Code Number: 1Q30.40
Demo Title: Fluctuating Magnetic Fields/Cons. of Angular Momentum
Condition: Good
Principle: Effects of Variable Magnetic Fields on a Star
Area of Study: Astronomy
Equipment:
Rotating Air Table, Rotating Plate with Added Lead Strips, Compressed Air, Winch, Pulleys, Gloves, and Table Rod Stand for Pivot Pulley.
Procedure:
See also: 1Q30.40 in Astronomy.
This demonstration requires a room with a compressed air line.
In most stars the inner core is rotating faster or slower than the outer layer so that there is a readily detectable shear force. If a star has a variable magnetic field and this field increases some of the outer layer are tied to the inner core by the magnetic field and forced to rotate at the same speed. Since total angular momentum is conserved there is a detectable change in the rate of rotation for both systems.
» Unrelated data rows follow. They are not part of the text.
## config.mk

```make
export PLATFORM = sky130hd
export DESIGN_NAME = gmr_router
export DESIGN_NICKNAME = d
export VERILOG_FILES = /design/src/hdl/gmr_pkg.sv /design/src/hdl/gmr_clk_div.sv /design/src/hdl/gmr_router.sv
export SDC_FILE = /design/constraint.sdc
export NUM_CORES = 1
export LEC_CHECK = 0
export BUFFER_PORTS_ARGS = -buffer_cell sky130_fd_sc_hd__buf_2
export CELL_PAD_IN_SITES_DETAIL_PLACEMENT = 1
export CELL_PAD_IN_SITES_GLOBAL_PLACEMENT = 2
export CORE_MARGIN = 10
export CORE_UTILIZATION = 31
export DETAILED_ROUTE_END_ITERATION = 8
export PLACE_DENSITY_LB_ADDON = 0.1
export SLEW_MARGIN = 25
export SYNTH_ARGS = -nofsm -noshare
export SYNTH_HDL_FRONTEND = slang
export SYNTH_SLANG_ARGS = --single-unit
```

## constraint.sdc

```tcl
create_clock -name clk_i -period 8.5 [get_ports clk_i]
set_clock_uncertainty 0.1 [all_clocks]
set_input_delay 1.7 -clock clk_i [delete_from_list [all_inputs] [get_ports clk_i]]
set_output_delay 1.7 -clock clk_i [all_outputs]
set_load 0.1 [all_outputs]
```

## src/hdl/gmr_pkg.sv

```systemverilog
package gmr_pkg;

   // ==========================================
   // Pin count and groups
   // ==========================================
   localparam int unsigned NUM_PINS  = 16;
   localparam int unsigned GRP_SIZE  = 8;
   localparam int unsigned PIN_A_RI  = 7;   // Fallback wakeup source

   // ==========================================
   // Function codes
   // ==========================================
   typedef enum logic [3:0] {
      F_SERIAL = 4'h0,
      F_GPIO   = 4'h1,
      F_TXLED  = 4'h2,
      F_RXLED  = 4'h3,
      F_TRXLED = 4'h4,
      F_CLK    = 4'h5,
      F_SUSP   = 4'h6,
      F_CFG    = 4'h7,
      F_LINE_DRIVER_ENABLE   = 4'h8,
      F_WAKE   = 4'h9,
      F_VBUS   = 4'ha,
      F_BCDET  = 4'hb,
      F_BCSUSP = 4'hc,
      F_SDA    = 4'hd,
      F_SCL    = 4'he
   } gmr_func_e;

   // Allowed function set per pin, bit n = code n
   localparam logic [15:0] ALLOWED [NUM_PINS] = '{
      16'h0001, 16'h0001, 16'h01e5, 16'h0e19,
      16'h20a5, 16'h5019, 16'h0d01, 16'h0201,
      16'h0026, 16'h001a, 16'h2402, 16'h4082,
      16'h1022, 16'h0802, 16'h02e0, 16'h0502
   };

   // Factory default function per pin
   localparam logic [3:0] DEF_FUNC [NUM_PINS] = '{
      4'h0, 4'h0, 4'h0, 4'h0, 4'h0, 4'h0, 4'h0, 4'h0,
      4'h1, 4'h1, 4'h1, 4'h1, 4'h1, 4'h1, 4'h6, 4'h8
   };

   // Group A pins that the serial port drives
   localparam logic [7:0]  SER_OUT_MASK = 8'h15;

   // ==========================================
   // Clock output timing
   // ==========================================
   localparam int unsigned SYS_CLK_HZ     = 40_000_000;
   localparam int unsigned CLK_OUT_MAX_HZ = 12_000_000;
   localparam int unsigned CLK_HALF_MIN_I =
      (SYS_CLK_HZ + 2 * CLK_OUT_MAX_HZ - 1) / (2 * CLK_OUT_MAX_HZ);
   localparam logic [7:0]  CLK_HALF_MIN   = 8'(CLK_HALF_MIN_I);

   // ==========================================
   // Carriers
   // ==========================================
   typedef struct packed {
      logic [15:0] o;
      logic [15:0] oe;
   } gmr_pins_s;

   typedef struct packed {
      logic [63:0] func;          // 4 bits per pin, pin 0 lowest
      logic        susp_bus_only; // 0: unconfigured or suspended
      logic [7:0]  clk_half;      // Clock output half period
   } gmr_cfg_s;

endpackage : gmr_pkg

```

## src/hdl/gmr_clk_div.sv

```systemverilog
`timescale 1ns/1ps

module gmr_clk_div
(
   input  wire logic       clk_i,
   input  wire logic       rst_n_i,
   input  wire logic [7:0] half_i,
   output logic            clk_o
);

   logic [7:0] cnt_reg;
   logic [7:0] half_eff;

   // ==========================================
   // Clamp so the output never exceeds its limit
   // ==========================================
   always_comb
   begin
      half_eff = (half_i < gmr_pkg::CLK_HALF_MIN) ? gmr_pkg::CLK_HALF_MIN : half_i;
   end

   // Half period counter and toggle
   always_ff @(posedge clk_i)
   begin
      if (!rst_n_i)
      begin
         cnt_reg <= 8'h00;
         clk_o   <= 1'b0;
      end
      else if (cnt_reg >= half_eff - 8'h01)
      begin
         cnt_reg <= 8'h00;
         clk_o   <= ~clk_o;
      end
      else
      begin
         cnt_reg <= cnt_reg + 8'h01;
      end
   end

   a_half_floor : assert property (@(posedge clk_i) disable iff (!rst_n_i)
      $changed(clk_o) |=> $stable(clk_o)) // [RL17]
      else $error("clock output toggled on back to back cycles");

endmodule : gmr_clk_div

```

## src/hdl/gmr_router.sv

```systemverilog
`timescale 1ns/1ps

// Function
// RL1 - Sixteen pins, two groups, independent functions
// RL2 - Selection from OTP or external EEPROM
// RL3 - Each pin limited to allowed functions
// RL4 - GPIO function driven by host software
// RL5 - Transmit activity LED output
// RL6 - Receive activity LED output
// RL7 - Combined activity LED output
// RL8 - Supply detect gates bus attach
// RL9 - Supply detect on one pin only; the code lets several pins take it and any one of them high allows attach
// RL10 - Configured indicator high once configured
// RL11 - Line driver enable while transmitting
// RL12 - Active low shutdown with two modes
// RL13 - Wakeup pin toggle leaves suspend
// RL14 - Single wakeup pin, default ring pin; the code lets several pins take it and the lowest of them wins
// RL15 - Charger detect high when detected
// RL16 - Charger shutdown inactive in charged suspend
// RL17 - Clock output configurable, at most 12MHz
// RL18 - EEPROM data and clock pins bidirectional
// RL19 - EEPROM pins open drain only
module gmr_router
(
   input  wire logic              clk_i,
   input  wire logic              rst_n_i,
   input  wire gmr_pkg::gmr_cfg_s otp_cfg_i,
   input  wire gmr_pkg::gmr_cfg_s ee_cfg_i,
   input  wire logic              ee_present_i,
   input  wire logic              cfg_load_i,
   input  wire logic              drv_clk_sel_i,
   input  wire logic [7:0]        drv_clk_half_i,
   input  wire logic [15:0]       pin_i,
   output gmr_pkg::gmr_pins_s     pins_o,
   input  wire logic [15:0]       gpio_out_i,
   input  wire logic [15:0]       gpio_oe_i,
   output logic [15:0]            gpio_in_o,
   input  wire logic              ser_txd_i,
   input  wire logic              ser_rts_i,
   input  wire logic              ser_dtr_i,
   output logic [7:0]             ser_in_o,
   input  wire logic              tx_active_i,
   input  wire logic              rx_active_i,
   input  wire logic              tx_busy_i,
   input  wire logic              usb_configured_i,
   input  wire logic              suspended_i,
   input  wire logic              bc_detected_i,
   input  wire logic              eeprom_serial_data_i,
   input  wire logic              eeprom_serial_clock_i,
   output logic                   eeprom_serial_data_in_o,
   output logic                   eeprom_serial_clock_in_o,
   output logic                   attach_ok_o,
   output logic                   wakeup_o,
   output logic                   cfg_loaded_o
);

   // ==========================================
   // Declarations
   // ==========================================
   typedef enum logic [1:0] {
      ST_WAIT = 2'b01,
      ST_RUN  = 2'b10
   } gmr_state_e;

   typedef gmr_pkg::gmr_cfg_s gmr_cfg_s_t;

   gmr_state_e  state_reg;
   gmr_cfg_s_t  cfg_next;
   logic [63:0] func_reg;
   logic        susp_mode_reg;
   logic [7:0]  clk_half_reg;
   logic [15:0] pin_lvl;
   logic [15:0] pin_oe;
   logic [15:0] is_vbus;
   logic [15:0] is_wake;
   logic [15:0] is_sda;
   logic [15:0] is_scl;
   logic [7:0]  ser_drv;
   logic        shutdown_output_low_lvl;
   logic        bcsusp_n_lvl;
   logic        clk_out;
   logic        wake_lvl;
   logic        wake_prev_reg;
   logic [7:0]  clk_half_sel;

   // ==========================================
   // Configuration source and legality
   // ==========================================
   // External EEPROM, when present, overrides OTP
   always_comb
   begin
      cfg_next = ee_present_i ? ee_cfg_i : otp_cfg_i; // [RL2]
   end

   // Load sequencer: pins hold defaults until a load
   always_ff @(posedge clk_i)
   begin
      if (!rst_n_i)
      begin
         state_reg <= ST_WAIT;
      end
      else
      begin
         case (state_reg)
            ST_WAIT: if (cfg_load_i) state_reg <= ST_RUN;
            ST_RUN:  state_reg <= ST_RUN;
            default: state_reg <= ST_WAIT;
         endcase
      end
   end

   // Latch per pin selection, illegal codes fall back to default
   always_ff @(posedge clk_i)
   begin
      if (!rst_n_i)
      begin
         for (int k = 0; k < 16; k++)
            func_reg[k*4 +: 4] <= gmr_pkg::DEF_FUNC[k];
         susp_mode_reg <= 1'b0;
         clk_half_reg  <= gmr_pkg::CLK_HALF_MIN;
      end
      else if (cfg_load_i)
      begin
         for (int k = 0; k < 16; k++)
            func_reg[k*4 +: 4] <=
               gmr_pkg::ALLOWED[k][cfg_next.func[k*4 +: 4]] ?
               cfg_next.func[k*4 +: 4] : gmr_pkg::DEF_FUNC[k]; // [RL1] [RL3]
         susp_mode_reg <= cfg_next.susp_bus_only;
         clk_half_reg  <= cfg_next.clk_half;
      end
   end

   assign cfg_loaded_o = (state_reg == ST_RUN);

   // ==========================================
   // Shared function levels
   // ==========================================
   // Default mode also shuts down while unconfigured
   always_comb
   begin
      shutdown_output_low_lvl   = ~(suspended_i | (~susp_mode_reg & ~usb_configured_i)); // [RL12]
      bcsusp_n_lvl = (suspended_i & bc_detected_i) ? 1'b1 : shutdown_output_low_lvl; // [RL16]
      ser_drv      = {3'b000, ser_dtr_i, 1'b0, ser_rts_i, 1'b0, ser_txd_i};
   end

   // Driver setting wins over stored configuration
   assign clk_half_sel = drv_clk_sel_i ? drv_clk_half_i : clk_half_reg;

   gmr_clk_div u_clk_div
   (
      .clk_i   (clk_i),
      .rst_n_i (rst_n_i),
      .half_i  (clk_half_sel),
      .clk_o   (clk_out)   // [RL17]
   );

   // ==========================================
   // Per pin output multiplexer
   // ==========================================
   for (genvar i = 0; i < 16; i++)
   begin : g_pin
      logic [3:0] f;
      assign f          = func_reg[i*4 +: 4];
      assign is_vbus[i] = (f == gmr_pkg::F_VBUS);
      assign is_wake[i] = (f == gmr_pkg::F_WAKE);
      assign is_sda[i]  = (f == gmr_pkg::F_SDA);
      assign is_scl[i]  = (f == gmr_pkg::F_SCL);

      always_comb
      begin
         pin_lvl[i] = 1'b0;
         pin_oe[i]  = 1'b1;
         case (f)
            gmr_pkg::F_SERIAL:
            begin
               pin_lvl[i] = (i < 8) ? ser_drv[i % 8] : 1'b0;
               pin_oe[i]  = (i < 8) ? gmr_pkg::SER_OUT_MASK[i % 8] : 1'b0;
            end
            gmr_pkg::F_GPIO:
            begin
               pin_lvl[i] = gpio_out_i[i]; // [RL4]
               pin_oe[i]  = gpio_oe_i[i];
            end
            gmr_pkg::F_TXLED:  pin_lvl[i] = tx_active_i; // [RL5]
            gmr_pkg::F_RXLED:  pin_lvl[i] = rx_active_i; // [RL6]
            gmr_pkg::F_TRXLED: pin_lvl[i] = tx_active_i | rx_active_i; // [RL7]
            gmr_pkg::F_CLK:    pin_lvl[i] = clk_out;
            gmr_pkg::F_SUSP:   pin_lvl[i] = shutdown_output_low_lvl;
            gmr_pkg::F_CFG:    pin_lvl[i] = usb_configured_i; // [RL10]
            gmr_pkg::F_LINE_DRIVER_ENABLE:   pin_lvl[i] = tx_busy_i; // [RL11]
            gmr_pkg::F_BCDET:  pin_lvl[i] = bc_detected_i; // [RL15]
            gmr_pkg::F_BCSUSP: pin_lvl[i] = bcsusp_n_lvl;
            // Open drain: only pull low, pull-ups make the high
            gmr_pkg::F_SDA:    pin_oe[i]  = ~eeprom_serial_data_i; // [RL18] [RL19]
            gmr_pkg::F_SCL:    pin_oe[i]  = ~eeprom_serial_clock_i; // [RL18] [RL19]
            gmr_pkg::F_WAKE,
            gmr_pkg::F_VBUS:   pin_oe[i]  = 1'b0;
            default:           pin_oe[i]  = 1'b0;
         endcase
      end

      a_func_legal : assert property (@(posedge clk_i) disable iff (!rst_n_i)
         gmr_pkg::ALLOWED[i][f]) // [RL3]
         else $error("pin holds a function outside its set");

      a_gpio_follow : assert property (@(posedge clk_i) disable iff (!rst_n_i)
         (f == gmr_pkg::F_GPIO) ##1 (f == gmr_pkg::F_GPIO) |->
         pins_o.o[i] == $past(gpio_out_i[i]) && pins_o.oe[i] == $past(gpio_oe_i[i])) // [RL4]
         else $error("gpio pin does not follow software");

      a_combined_activity_led : assert property (@(posedge clk_i) disable iff (!rst_n_i)
         (f == gmr_pkg::F_TRXLED) && rx_active_i ##1 (f == gmr_pkg::F_TRXLED)
         |-> pins_o.o[i] && pins_o.oe[i]) // [RL7]
         else $error("combined led missed receive activity");

      a_cfg_pin : assert property (@(posedge clk_i) disable iff (!rst_n_i)
         (f == gmr_pkg::F_CFG) ##1 (f == gmr_pkg::F_CFG)
         |-> pins_o.o[i] == $past(usb_configured_i)) // [RL10]
         else $error("configured indicator wrong");

      a_line_driver_enable_pin : assert property (@(posedge clk_i) disable iff (!rst_n_i)
         (f == gmr_pkg::F_LINE_DRIVER_ENABLE) && tx_busy_i ##1 (f == gmr_pkg::F_LINE_DRIVER_ENABLE)
         |-> pins_o.o[i] && pins_o.oe[i]) // [RL11]
         else $error("line driver enable not asserted");

      a_ee_odrain : assert property (@(posedge clk_i) disable iff (!rst_n_i)
         (is_sda[i] || is_scl[i]) |=> !pins_o.o[i]) // [RL19]
         else $error("eeprom pin driven high");
   end

   // ==========================================
   // Registered pin drive and input capture
   // ==========================================
   // Pins released at reset, so nothing fights the board
   always_ff @(posedge clk_i)
   begin
      if (!rst_n_i)
      begin
         pins_o    <= '0;
         gpio_in_o <= 16'h0000;
         ser_in_o  <= 8'h00;
      end
      else
      begin
         pins_o.o  <= pin_lvl;
         pins_o.oe <= pin_oe;
         gpio_in_o <= pin_i; // [RL4]
         ser_in_o  <= pin_i[7:0];
      end
   end

   // EEPROM read back, open drain wire level
   always_ff @(posedge clk_i)
   begin
      if (!rst_n_i)
      begin
         eeprom_serial_data_in_o <= 1'b1;
         eeprom_serial_clock_in_o <= 1'b1;
      end
      else
      begin
         eeprom_serial_data_in_o <= ~|(is_sda & ~pin_i); // [RL18]
         eeprom_serial_clock_in_o <= ~|(is_scl & ~pin_i);
      end
   end

   // ==========================================
   // Supply detect and wakeup
   // ==========================================
   // With no detect pin assigned attach is free
   always_ff @(posedge clk_i)
   begin
      if (!rst_n_i)
         attach_ok_o <= 1'b0;
      else
         attach_ok_o <= (is_vbus == 16'h0000) | |(is_vbus & pin_i); // [RL8] [RL9]
   end

   // Lowest assigned pin wins; ring pin is the fallback
   always_comb
   begin
      wake_lvl = pin_i[gmr_pkg::PIN_A_RI]; // [RL14]
      for (int k = 15; k >= 0; k--)
         if (is_wake[k]) wake_lvl = pin_i[k];
   end

   // Any edge on the wakeup pin during suspend; the previous level
   // follows the pin through reset, so release shows no false edge
   always_ff @(posedge clk_i)
   begin
      wake_prev_reg <= wake_lvl;
      if (!rst_n_i)
         wakeup_o <= 1'b0;
      else
         wakeup_o <= suspended_i & (wake_lvl ^ wake_prev_reg); // [RL13]
   end

   // ==========================================
   // Checks
   // ==========================================
   a_attach_hold : assert property (@(posedge clk_i) disable iff (!rst_n_i)
      (is_vbus != 16'h0000) && !(|(is_vbus & pin_i)) |=> !attach_ok_o) // [RL8]
      else $error("attach allowed without supply");

   a_susp_mode : assert property (@(posedge clk_i) disable iff (!rst_n_i)
      !susp_mode_reg && !usb_configured_i |-> !shutdown_output_low_lvl) // [RL12]
      else $error("shutdown not asserted while unconfigured");

   a_bc_susp : assert property (@(posedge clk_i) disable iff (!rst_n_i)
      suspended_i && bc_detected_i |-> bcsusp_n_lvl && !shutdown_output_low_lvl) // [RL16]
      else $error("charger shutdown not forced inactive");

   a_wake_edge : assert property (@(posedge clk_i) disable iff (!rst_n_i)
      suspended_i && $changed(wake_lvl) |=> wakeup_o) // [RL13]
      else $error("wakeup toggle ignored");

   a_wake_quiet : assert property (@(posedge clk_i) disable iff (!rst_n_i)
      !suspended_i |=> !wakeup_o) // [RL13]
      else $error("wakeup outside suspend");

   a_cfg_src : assert property (@(posedge clk_i) disable iff (!rst_n_i)
      cfg_load_i && ee_present_i &&
      gmr_pkg::ALLOWED[2][ee_cfg_i.func[11:8]] |=>
      func_reg[11:8] == $past(ee_cfg_i.func[11:8])) // [RL2]
      else $error("eeprom selection not taken");

   c_wake : cover property (@(posedge clk_i) disable iff (!rst_n_i) wakeup_o);
   c_attach : cover property (@(posedge clk_i) disable iff (!rst_n_i)
      !attach_ok_o ##1 attach_ok_o);
   c_ee_load : cover property (@(posedge clk_i) disable iff (!rst_n_i)
      cfg_load_i && ee_present_i);
   c_bc_susp : cover property (@(posedge clk_i) disable iff (!rst_n_i)
      suspended_i && bc_detected_i);

endmodule : gmr_router

```

==> Yosys cells after proc, flatten, opt, wreduce, memory -nomap -nowiden <==
Memory sizes are Yosys's and may differ from the RTL's.
Cells that the tools add are included.
{ "op_classes": {"n_addsub": 2, "n_mul": 0, "n_eq_ne": 227, "shift": 0, "mux": 86, "bitwise": 18, "n_reduce_logical": 26, "n_div": 0, "order_cmp": 18} }
{ "ops": {"columns": ["cell", "n"], "rows": [
  ["$eq 4x4->1 const B", 112],
  ["$eq 4x3->1 const B", 64],
  ["$pmux 1 s10", 13],
  ["$eq 4x2->1 const B", 32],
  ["$reduce_or 9->1", 13],
  ["$lt 4x5->1 const B", 16],
  ["$mux 73", 1],
  ["$eq 4x1->1 const B", 16],
  ["$mux 4", 16],
  ["$pmux 1 s4", 16],
  ["$and 16x16->16", 3],
  ["$reduce_or 16->1", 3],
  ["$mux 1", 33],
  ["$pmux 1 s11", 3],
  ["$reduce_or 10->1", 3],
  ["$logic_not 16->1", 1],
  ["$mux 8", 2],
  ["$not 16->16", 1],
  ["$logic_not 4->1", 3],
  ["$add 8x1->8 const B", 1],
  ["$ge 8x8->1", 1],
  ["$lt 8x2->1 const B", 1],
  ["$sub 8x1->8 const B", 1],
  ["$not 1->1", 7],
  ["other kinds (10)", 15]
]} }
{ "word_totals": {"mem_bits_ro": 256, "output_inout_bits": 61, "latch_bits": 0, "ramBits": 0, "elab_cells": 408, "ff_bits": 145, "n_memories": 16, "inputBits": 218} }
{ "memory_table": {"columns": ["name", "words", "width", "read_ports", "rd_ports_with_merged_regs", "write_ports", "line", "rtl"], "rows": [
  ["(no name shown)", 16, 1, 1, 0, 0, "gmr_router.sv:126", "gmr_pkg::ALLOWED[k][cfg_next.func[k*4 +: 4]] ?"],
  ["(no name shown)", 16, 1, 1, 0, 0, "gmr_router.sv:126", null],
  ["(no name shown)", 16, 1, 1, 0, 0, "gmr_router.sv:126", null],
  ["(no name shown)", 16, 1, 1, 0, 0, "gmr_router.sv:126", null],
  ["(no name shown)", 16, 1, 1, 0, 0, "gmr_router.sv:126", null],
  ["(no name shown)", 16, 1, 1, 0, 0, "gmr_router.sv:126", null],
  ["10 more memories", null, null, null, null, null, null, null]
]} }

==> Longest topological paths before layout <==
{ "logic_depth": {"word_depth": 19, "depth_mapped": 18, "depth_no_buf": 16} }

==> Modules after synthesis <==
Synthesis repeated with hierarchy kept, for this count alone.
{ "hier_totals": {"hier_cells": 1248, "hier_area_um2": 9613.0} }
{ "by_module_without_submodules": {"columns": ["mod", "area_each_um2", "n_inst", "seq_area_each_um2", "cells_each"], "rows": [
  ["gmr_router", 8859.7, 1, 2562.5, 1168],
  ["gmr_clk_div", 753.2, 1, 180.2, 80]
]} }

==> Least setup slack after synthesis <==
OpenSTA, ideal clock, no wires.
{ "synth_path": {"path_type": "input port to flip-flop", "from": "in drv_clk_sel_i", "to": "reg u_clk_div.cnt_reg[2]", "cell_stages": 18, "required_ns": 8.333, "setup_ns": 0.067, "n_path_buf": 2, "arrival_ns": 4.339, "path_slack_ns": 3.993, "cell_sequence": "clkbuf_1 > buf_2 > nor3_1 > o211ai_1 > nor3_1 > or2_2 > ha_1 > nand2_1 > nor2_1 > xnor2_1 > nand2_1 > o21ai_0 > ha_1 > and2_1 > o21ai_0 > o21a_1 > nand3_1 > nor2_1"} }
{ "synth_via": {"elab_chain_cells": 6} }
{ "synth_lines": {"columns": ["element", "line", "rtl"], "rows": [
  ["start: declaration", "gmr_router.sv:31", "input wire logic drv_clk_sel_i,"],
  ["$mux 8 (*)", "gmr_router.sv:147", "assign clk_half_sel = drv_clk_sel_i ? drv_clk_half_i : clk_half_reg;"],
  ["$lt 8x2->1", "gmr_clk_div.sv:19", "half_eff = (half_i < gmr_pkg::CLK_HALF_MIN) ? gmr_pkg::CLK_HALF_MIN : half_i;"],
  ["$mux 8 (*)", "gmr_clk_div.sv:19", null],
  ["$sub 8x1->8 (*)", "gmr_clk_div.sv:30", "else if (cnt_reg >= half_eff - 8'h01)"],
  ["$ge 8x8->1 (*)", "gmr_clk_div.sv:30", null],
  ["$reduce_or 2->1 (no line) (*)", null, null],
  ["end signal: assignment", "gmr_clk_div.sv:37", "cnt_reg <= cnt_reg + 8'h01;"],
  ["end: declaration", "gmr_clk_div.sv:11", "logic [7:0] cnt_reg;"]
]} }
Mark *: on every way between the ends. The rest lies on a longest branch, timed or not.
A chain may end at the register's enable or synchronous reset.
Our version of this is to drop a heavy small diameter rotating mass onto a lighter larger diameter rotating mass. The small diameter plate with the lead strips is approximately 3 times heavier than the rotating air table (small diameter plate contains about 75% of the mass of the total system of the two plates). By gently dropping the heavy mass onto the lighter mass you may demonstrate frictional slippage as the two masses achieve a common rotation rate.
NOTE: There are some sharp edges here so it is advisable to wear gloves when trying to establish your initial rotation rates.
References:
- Yau-Jong Twu, "From Rolling Without Slipping to Sweet Spots", TPT, Vol. 58, #3, Mar. 2020, p. 218.
- Robert Drosd and Leonid Minkin, "Measuring the Coefficient of Kinetic Friction by Exploring Dynamics of Rotational Motion", TPT, Vol. 58, #3, Mar. 2020, p. 176.
- Paul Gluck, "MBL Experiment in Angular Momentum", TPT, Vol. 40, #4, Apr. 2002, p. 230.
- Robert Ehrlich, "F.14. Transfer of Angular Momentum", Turning the World Inside Out and 174 Other Simple Physics Demonstrations, p. 81 - 82.
- Robert Ehrlich, "F.3. Dropping Objects onto a Rotating Casserole Cover", Turning the World Inside Out and 174 Other Simple Physics Demonstrations, p. 69 - 70.